Molecular Epidemiology

The molecular epidemiologic programmatic research focus is the study of gene-environment interactions in cancer etiology, emphasizing the study of genetically determined differences in response to environmental agents.

Susceptibility to Tobacco-Related Cancers

Although lung, upper aerodigestive tract and bladder cancers are paradigms of tobacco-related diseases, only a fraction of exposed individuals develop these cancers. The focus of this research component lies in studying this genetically determined susceptibility to tobacco carcinogenesis, an interest that crosses disciplines and departments. In a series of NCI-funded case-control studies, (Drs. Spitz, Wu and Wei) we are applying a panel of genotypic and phenotypic susceptibility markers. This includes functional assays of DNA repair capacity, and the prevalence of polymorphisms in a series of metabolic, DNA repair and cell cycle genes.

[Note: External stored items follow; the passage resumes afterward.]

Source: an optimization exercise on an open RTL-to-GDS flow (aim: small area). Production flows keep margins and buffers that such runs may drop. Function was checked by simulation only, so behaviour that the tests miss may differ from the original. No driver is modelled on the clock port, so clocking that relies on it looks cheaper here than on a real chip. Power and IR drop assume default switching activity.

## the reference run
==> flow/design.v (excerpt) <==
module niosv_reset_looper (
	input  wire        clk,
	input  wire        reset,
	input  wire [11:0] csr_sub_araddr,
	input  wire [2:0]  csr_sub_arprot,
	output wire        csr_sub_arready,
	input  wire        csr_sub_arvalid,
	input  wire [11:0] csr_sub_awaddr,
	input  wire [2:0]  csr_sub_awprot,
	output wire        csr_sub_awready,
	input  wire        csr_sub_awvalid,
	input  wire        csr_sub_bready,
	output wire [1:0]  csr_sub_bresp,
	output wire        csr_sub_bvalid,
	output wire [31:0] csr_sub_rdata,
	input  wire        csr_sub_rready,
	output wire [1:0]  csr_sub_rresp,
	output wire        csr_sub_rvalid,
	input  wire [31:0] csr_sub_wdata,
	output wire        csr_sub_wready,
	input  wire [3:0]  csr_sub_wstrb,
	input  wire        csr_sub_wvalid,
	input  wire [11:0] looper_sub_araddr,
	input  wire [2:0]  looper_sub_arprot,
	output wire        looper_sub_arready,
	input  wire        looper_sub_arvalid,
	input  wire [11:0] looper_sub_awaddr,
	input  wire [2:0]  looper_sub_awprot,
	output wire        looper_sub_awready,
	input  wire        looper_sub_awvalid,
	input  wire        looper_sub_bready,
	output wire [1:0]  looper_sub_bresp,
	output wire        looper_sub_bvalid,
	output wire [31:0] looper_sub_rdata,
	input  wire        looper_sub_rready,
	output wire [1:0]  looper_sub_rresp,
	output wire        looper_sub_rvalid,
	input  wire [31:0] looper_sub_wdata,
	output wire        looper_sub_wready,
	input  wire [3:0]  looper_sub_wstrb,
	input  wire        looper_sub_wvalid
);
For scale: ~550 cells after synthesis, roughly 230 I/O pins.
Settings: LEC_CHECK=0, CAP_MARGIN=20, CORE_MARGIN=2, CORE_UTILIZATION=35, SLEW_MARGIN=20; clock period 5.0 ns.
run.sh (not shown) runs the stock make flow with config.mk's settings and CLKGATE_MAP_FILE= SYNTH_SCRIPT=/design/flow/synth_recipe.tcl, a recipe that flattens the netlist after the stock synthesis.
The reference run: all stages complete, timing, DRC and antenna checks passed
diff inputs: the reference run => the trial run
==> flow/flow/run.sh (new file) <==
#!/bin/bash
# The standard ORFS layout (standard.sh) with these changes:
#  - synthesis maps logic with an area-oriented ABC script (flow/synth.tcl);
#  - ports are buffered with buf_1;
#  - CTS uses small clock buffers and no dummy load cells.
set -euo pipefail
here=$(pwd)
export AREA_ABC_SCRIPT=$here/flow/area.abc
export BUFFER_PORTS_ARGS="-buffer_cell sky130_fd_sc_hd__buf_1"
export CTS_ARGS="-sink_clustering_enable -repair_clock_nets -dont_use_dummy_load -buf_list sky130_fd_sc_hd__clkbuf_8"
sed "s#SYNTH_SCRIPT=[^ ]*#SYNTH_SCRIPT=$here/flow/synth.tcl#" standard.sh > area_flow.sh
bash area_flow.sh > orfs_flow.log 2>&1
==> flow/flow/area.abc (new file) <==
&get -n
&st
&dch
&nf -R 1000
&put
strash
dch
map -a
&get -n
&st
&dch
&nf -R 1000
&put
==> flow/flow/synth.tcl (new file) <==
# synth_recipe.tcl with one change: ABC maps the logic with flow/area.abc
# (area-oriented) instead of ORFS's speed script. Flip-flops are mapped
# before ABC runs, so registers are the same as the standard synthesis.
proc synth {args} { yosys synth -nofsm -noshare {*}$args }
proc abc {args} {
  set i [lsearch $args -script]
  lset args [expr {$i + 1}] $::env(AREA_ABC_SCRIPT)
  yosys abc {*}$args
}
source $::env(SCRIPTS_DIR)/synth.tcl
# left out here: clear keep_hierarchy, flatten, clean up, hide names made inside functions, write 1_2_yosys.v
==> flow/standard.sh (new file) <==
#!/bin/bash
# synth_recipe.tcl (not shown) runs the flow's synth.tcl, then flattens the netlist and writes it again
# the make line also repeats each setting of config.mk as NAME=value (left out here)
make -C /OpenROAD-flow-scripts/flow DESIGN_CONFIG=/design/flow/config.mk WORK_HOME=/design/flow/orfs CLKGATE_MAP_FILE= SYNTH_SCRIPT=/design/flow/synth_recipe.tcl "${@:-finish}"
removed: flow/run.sh
--- outcome ---
A slowest stage cell on the critical path of sky130_fd_sc_hd__nor2_1 is what the trial run shows, while sky130_fd_sc_hd__clkdlybuf4s50_1 belongs to the reference run. The trial run reports a lower number of global-route vias before repair than the reference run does. Between the reference run and the trial run, the flow reports count of buffers not belonging to the clock network in the layout decreasing slightly. As far as max-slew violation count goes, the trial run and the reference run are indistinguishable; the numbers are identical.


niosv_reset_looper, a different RTL version from the one above (not shown whole).
Size: ~520 cells after synthesis, roughly 150 flip-flops, roughly 6300 um2 of cells after synthesis.
## niosv_reset_looper
module niosv_reset_looper (
	input  wire        clk,
	input  wire        reset,
	input  wire [11:0] csr_sub_araddr,
	input  wire [2:0]  csr_sub_arprot,
	output wire        csr_sub_arready,
	input  wire        csr_sub_arvalid,
	input  wire [11:0] csr_sub_awaddr,
	input  wire [2:0]  csr_sub_awprot,
	output wire        csr_sub_awready,
	input  wire        csr_sub_awvalid,
	input  wire        csr_sub_bready,
	output wire [1:0]  csr_sub_bresp,
	output wire        csr_sub_bvalid,
	output wire [31:0] csr_sub_rdata,
	input  wire        csr_sub_rready,
	output wire [1:0]  csr_sub_rresp,
	output wire        csr_sub_rvalid,
	input  wire [31:0] csr_sub_wdata,
	output wire        csr_sub_wready,
	input  wire [3:0]  csr_sub_wstrb,
	input  wire        csr_sub_wvalid,
	input  wire [11:0] looper_sub_araddr,
	input  wire [2:0]  looper_sub_arprot,
	output wire        looper_sub_arready,
	input  wire        looper_sub_arvalid,
	input  wire [11:0] looper_sub_awaddr,
	input  wire [2:0]  looper_sub_awprot,
	output wire        looper_sub_awready,
	input  wire        looper_sub_awvalid,
	input  wire        looper_sub_bready,
	output wire [1:0]  looper_sub_bresp,
	output wire        looper_sub_bvalid,
	output wire [31:0] looper_sub_rdata,
	input  wire        looper_sub_rready,
	output wire [1:0]  looper_sub_rresp,
	output wire        looper_sub_rvalid,
	input  wire [31:0] looper_sub_wdata,
	output wire        looper_sub_wready,
	input  wire [3:0]  looper_sub_wstrb,
	input  wire        looper_sub_wvalid
);
==> flow/config.mk <==
export PLATFORM = sky130hd
export DESIGN_NAME = niosv_reset_looper
export DESIGN_NICKNAME = niosv_reset_looper
export VERILOG_FILES = /design/flow/design.v
export SDC_FILE = /design/flow/constraint.sdc
export NUM_CORES = 4
export LEC_CHECK = 0
export CAP_MARGIN = 20
export CORE_MARGIN = 2
export CORE_UTILIZATION = 35
export SLEW_MARGIN = 20
==> flow/constraint.sdc <==
create_clock -name core_clock -period 5.0 [get_ports {clk}]
set_input_delay 1.0000 -clock core_clock [delete_from_list [all_inputs] [get_ports {clk}]]
set_output_delay 1.0000 -clock core_clock [all_outputs]
set_load 0.01 [all_outputs]
standard.sh (not shown) runs the stock make flow with config.mk's settings and CLKGATE_MAP_FILE= SYNTH_SCRIPT=/design/flow/synth_recipe.tcl, a recipe that flattens the netlist after the stock synthesis.
==> flow/flow/run.sh <==
#!/bin/bash
# The standard ORFS layout (standard.sh) with these changes:
#  - synthesis maps logic with an area-oriented ABC script (flow/synth.tcl);
#  - ports are buffered with buf_1;
#  - CTS builds the tree from clkbuf_4 (root clkbuf_8) without dummy load
#    cells, then leaf buffers with a large fanout are upsized to clkbuf_8
#    (flow/clk_upsize.tcl) to keep flip-flop clock slews low.
set -euo pipefail
here=$(pwd)
export AREA_ABC_SCRIPT=$here/flow/area.abc
export BUFFER_PORTS_ARGS="-buffer_cell sky130_fd_sc_hd__buf_1"
export CTS_ARGS="-sink_clustering_enable -repair_clock_nets -dont_use_dummy_load -buf_list sky130_fd_sc_hd__clkbuf_4 -root_buf sky130_fd_sc_hd__clkbuf_8"
sed "s#SYNTH_SCRIPT=[^ ]*#SYNTH_SCRIPT=$here/flow/synth.tcl#" standard.sh > area_flow.sh
bash area_flow.sh cts > orfs_flow_to_cts.log 2>&1
RESULTS_DIR=$(ls -d $here/orfs/results/*/niosv_reset_looper/base) openroad -no_init -exit $here/flow/clk_upsize.tcl > clk_upsize.log 2>&1
bash area_flow.sh > orfs_flow.log 2>&1
==> flow/flow/area.abc <==
&get -n
&st
&dch
&nf -R 1000
&put
strash
dch
map -a
&get -n
&st
&dch
&nf -R 1000
&put
==> flow/flow/clk_upsize.tcl <==
# Upsize the clock tree's leaf buffers that drive many flip-flops
# (fanout >= 10) from clkbuf_4 to clkbuf_8, then re-legalize placement.
set results $::env(RESULTS_DIR)
read_db $results/4_cts.odb
set block [ord::get_db_block]
set big [[ord::get_db] findMaster sky130_fd_sc_hd__clkbuf_8]
foreach inst [$block getInsts] {
  if {[[$inst getMaster] getName] ne "sky130_fd_sc_hd__clkbuf_4"} { continue }
  set net [[$inst findITerm X] getNet]
  if {$net eq "NULL" || [$net getSigType] ne "CLOCK"} { continue }
  set fanout [expr {[llength [$net getITerms]] - 1}]
  if {$fanout >= 10} {
    puts "upsizing [$inst getName] (fanout $fanout)"
    $inst swapMaster $big
  }
}
detailed_placement
check_placement -verbose
write_db $results/4_cts.odb
==> flow/flow/synth.tcl <==
# synth_recipe.tcl with one change: ABC maps the logic with flow/area.abc
# (area-oriented) instead of ORFS's speed script. Flip-flops are mapped
# before ABC runs, so registers are the same as the standard synthesis.
proc synth {args} { yosys synth -nofsm -noshare {*}$args }
proc abc {args} {
  set i [lsearch $args -script]
  lset args [expr {$i + 1}] $::env(AREA_ABC_SCRIPT)
  yosys abc {*}$args
}
source $::env(SCRIPTS_DIR)/synth.tcl
# left out here: clear keep_hierarchy, flatten, clean up, hide names made inside functions, write 1_2_yosys.v
Change:
--- a/flow/flow/run.sh
+++ b/flow/flow/run.sh
@@ -3,4 +3,5 @@
 #  - synthesis maps logic with an area-oriented ABC script (flow/synth.tcl);
 #  - ports are buffered with buf_1;
+#  - one tie cell drives all constant outputs (no per-load tie cells);
 #  - CTS builds the tree from clkbuf_4 (root clkbuf_8) without dummy load
 #    cells, then leaf buffers with a large fanout are upsized to clkbuf_8
@@ -9,4 +10,5 @@
 here=$(pwd)
 export AREA_ABC_SCRIPT=$here/flow/area.abc
+export SKIP_REPAIR_TIE_FANOUT=1
 export BUFFER_PORTS_ARGS="-buffer_cell sky130_fd_sc_hd__buf_1"
 export CTS_ARGS="-sink_clustering_enable -repair_clock_nets -dont_use_dummy_load -buf_list sky130_fd_sc_hd__clkbuf_4 -root_buf sky130_fd_sc_hd__clkbuf_8"
After rerunning: The new run completed without violations. Sequential power stays flat. Clock skew increases by 0.0087 ns. Combinational power barely changes. Final area decreases by 0.74%. Wire length decreases by 0.54%. Area after synthesis does not change.

## re-timing with driven ports
Ports are ideal in the flow. The routed layouts listed here were re-timed in OpenROAD. Step 1 sets driving cells, clkbuf_16 on the clock port and buf_2 on the other inputs (assumed; they add their load-dependent delay and slew). Step 2, shift: input delay + t, output delay - t, t = (earliest + latest rising clock arrival at the registers) / 2. This alone moves slack from input paths to output paths. Three values: ideal, step 1, step 2; two values: the first two.
| run | t, ns | setup slack, ns | worst hold slack (ns) | worst setup path at the end | cell pins on the clock port's net |
|---|---|---|---|---|---|
| the reference run | 0.458 | 2.027 / 1.984 / 2.442 | 0.477 / 0.477 / 0.477 | register to output | 1 |
| the trial run | 0.472 | 1.744 / 1.744 / 1.744 | 0.455 / 0.455 / 0.455 | register to register | 1 |
| the first run of note 2 | 0.453 | 1.854 / 1.854 / 1.854 | 0.436 / 0.436 / 0.436 | register to register | 1 |
| the second run of note 2 | 0.460 | 1.825 / 1.825 / 1.825 | 0.448 / 0.448 / 0.448 | register to register | 1 |
After both steps every run listed still meets setup and hold.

New assays are being tested and validated, including the single cell gel electrophoresis assay (COMET); levels of BPDE-induced DNA adducts in lymphocyte cultures; and assays evaluating apoptosis and cell cycle delay. The goal is to further the understanding of the molecular mechanisms underlying mutagen sensitivity and its implication for tobacco carcinogenesis. Diet/gene, gene/gene and gene/environment interactions, as well as genotype/phenotype correlations are being intensively investigated.

We also are studying susceptibility factors as predictors of risk of second primary tumors in patients who have been successfully treated for an initial upper aerodigestive tract cancer (Drs. Spitz and Wu). Collaborative studies of cervical cancer and Barrett’s esophagus incorporating a panel of markers are also underway (Dr. Wu).

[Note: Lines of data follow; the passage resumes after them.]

Source: an optimization exercise on an open RTL-to-GDS flow (aim: small area). Production flows keep margins and buffers that such runs may drop.
Function was checked by simulation only, so behaviour that the tests miss may differ from the original.
Power and IR drop assume default switching activity.

==> flow/design.v <==
module FIFO #(
    parameter DATA_WIDTH = 8,
    parameter FIFO_DEPTH = 16
)(
    input  wire CLK,
    input  wire RST_N,
    input  wire WR_EN,
    input  wire RD_EN,
    input  wire [DATA_WIDTH-1:0] DIN,
    output reg  [DATA_WIDTH-1:0] DOUT,
    output wire FULL,
    output wire EMPTY
);
    reg [DATA_WIDTH-1:0] mem [0:15];
    wire wr_ok, hold;
    wire [15:0] oh;
    FIFO_CTRL u_ctrl (
        .CLK(CLK), .RST_N(RST_N), .WR_EN(WR_EN), .RD_EN(RD_EN),
        .wr_ok(wr_ok), .oh(oh), .hold(hold), .FULL(FULL), .EMPTY(EMPTY)
    );
    integer k;
    always @(posedge CLK) begin
        if (wr_ok) begin
            mem[0] <= DIN;
            for (k = 1; k < 16; k = k + 1)
                mem[k] <= mem[k-1];
        end
    end
    genvar g;
    wire [DATA_WIDTH-1:0] dnext;
    generate
        for (g = 0; g < DATA_WIDTH; g = g + 1) begin : bit_
            wire [4:0] t;
            AO222 a0 (.a(mem[0][g]),  .sa(oh[0]),  .b(mem[1][g]),  .sb(oh[1]),  .c(mem[2][g]),  .sc(oh[2]),  .yn(t[0]));
            AO222 a1 (.a(mem[3][g]),  .sa(oh[3]),  .b(mem[4][g]),  .sb(oh[4]),  .c(mem[5][g]),  .sc(oh[5]),  .yn(t[1]));
            AO222 a2 (.a(mem[6][g]),  .sa(oh[6]),  .b(mem[7][g]),  .sb(oh[7]),  .c(mem[8][g]),  .sc(oh[8]),  .yn(t[2]));
            AO222 a3 (.a(mem[9][g]),  .sa(oh[9]),  .b(mem[10][g]), .sb(oh[10]), .c(mem[11][g]), .sc(oh[11]), .yn(t[3]));
            AO222 a4 (.a(mem[12][g]), .sa(oh[12]), .b(mem[13][g]), .sb(oh[13]), .c(mem[14][g]), .sc(oh[14]), .yn(t[4]));
            SELTAIL tl (.tn(t), .a(mem[15][g]), .sa(oh[15]), .b(DOUT[g]), .sb(hold), .y(dnext[g]));
        end
    endgenerate
    always @(posedge CLK or negedge RST_N) begin
        if (!RST_N)
            DOUT <= 0;
        else
            DOUT <= dnext;
    end
endmodule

Susceptibility to Ultraviolet Radiation-Induced Cancers

This component is aimed at identifying genetically determined susceptibility to UV radiation carcinogenesis (Drs. Wei and Strom) and to determine whether there is an association between DNA repair capacity and the risk of developing aggressive basal and squamous cell carcinoma of the skin. Drs. Wei and Strom are correlating the molecular and cytogenetic markers with gene mutations, epidemiologic and clinical information such as sunlight exposure, history, clinical stage of disease and treatment outcome.

The same techniques are being applied to the study of cutaneous malignant melanoma (CMM), (Dr. Wei) to construct detailed epidemiologic and clinical profiles of CMM cases and controls; to determine the association between cellular DNA repair capacity for UV damage and the risk of CMM by using a case-control study design; to study in vitro UV-induced sensitivity and expression of DNA repair genes in a subset of cases and controls expressing high- and low-repair capacity; and to evaluate the relationship of DNA repair capacity, UV-induced chromosome sensitivity and DNA repair gene expression to epidemiologic and clinical data on CMM.

Susceptibility to Hormonal Cancers

We have enrolled a cohort of 1,240 men with histologically confirmed prostate cancer (Drs. Strom, Spitz) and have identified risk factors associated with the development of clinically relevant prostate cancer, developed a unique phytoestrogen nutrient database and are applying a novel panel of genotypic predictors of prostate cancer risk. Recently, we have demonstrated that plasma leptin, an adiposity-related hormone, may modulate risk of clinically relevant prostate cancer through its effect on testosterone (Dr. Chang).

We have launched an innovative molecular cytogenetics research program (Dr. El-Zein) and are investigating the role of telomere dynamics as a predictor of clinically aggressive disease. Finally, the institution's Prostate Cancer Research Program funded two chemoprevention pilot projects for our collaborative efforts with the Department of Clinical Cancer Prevention: one is investigating the effects of selenium on NFkB activation and the other is using in situ hybridization methods to evaluate protein expression of 5-lipoxygenase.

In breast cancer, we are studying risk of lung cancer following irradiation for breast cancer and the role of genetic polymorphisms in breast cancer survival (Dr. Bondy). We are beginning to test hypotheses regarding the role of constitutional genetic polymorphisms in drug sensitivity as independent determinants of treatment response and toxicity in breast and ovarian cancers (Drs. Thompson and Bondy). The long-term goal is to initiate a prospective banking program (tumor, serum, lymphocyte and DNA) coupled with a comprehensive clinical database to support future studies of this kind.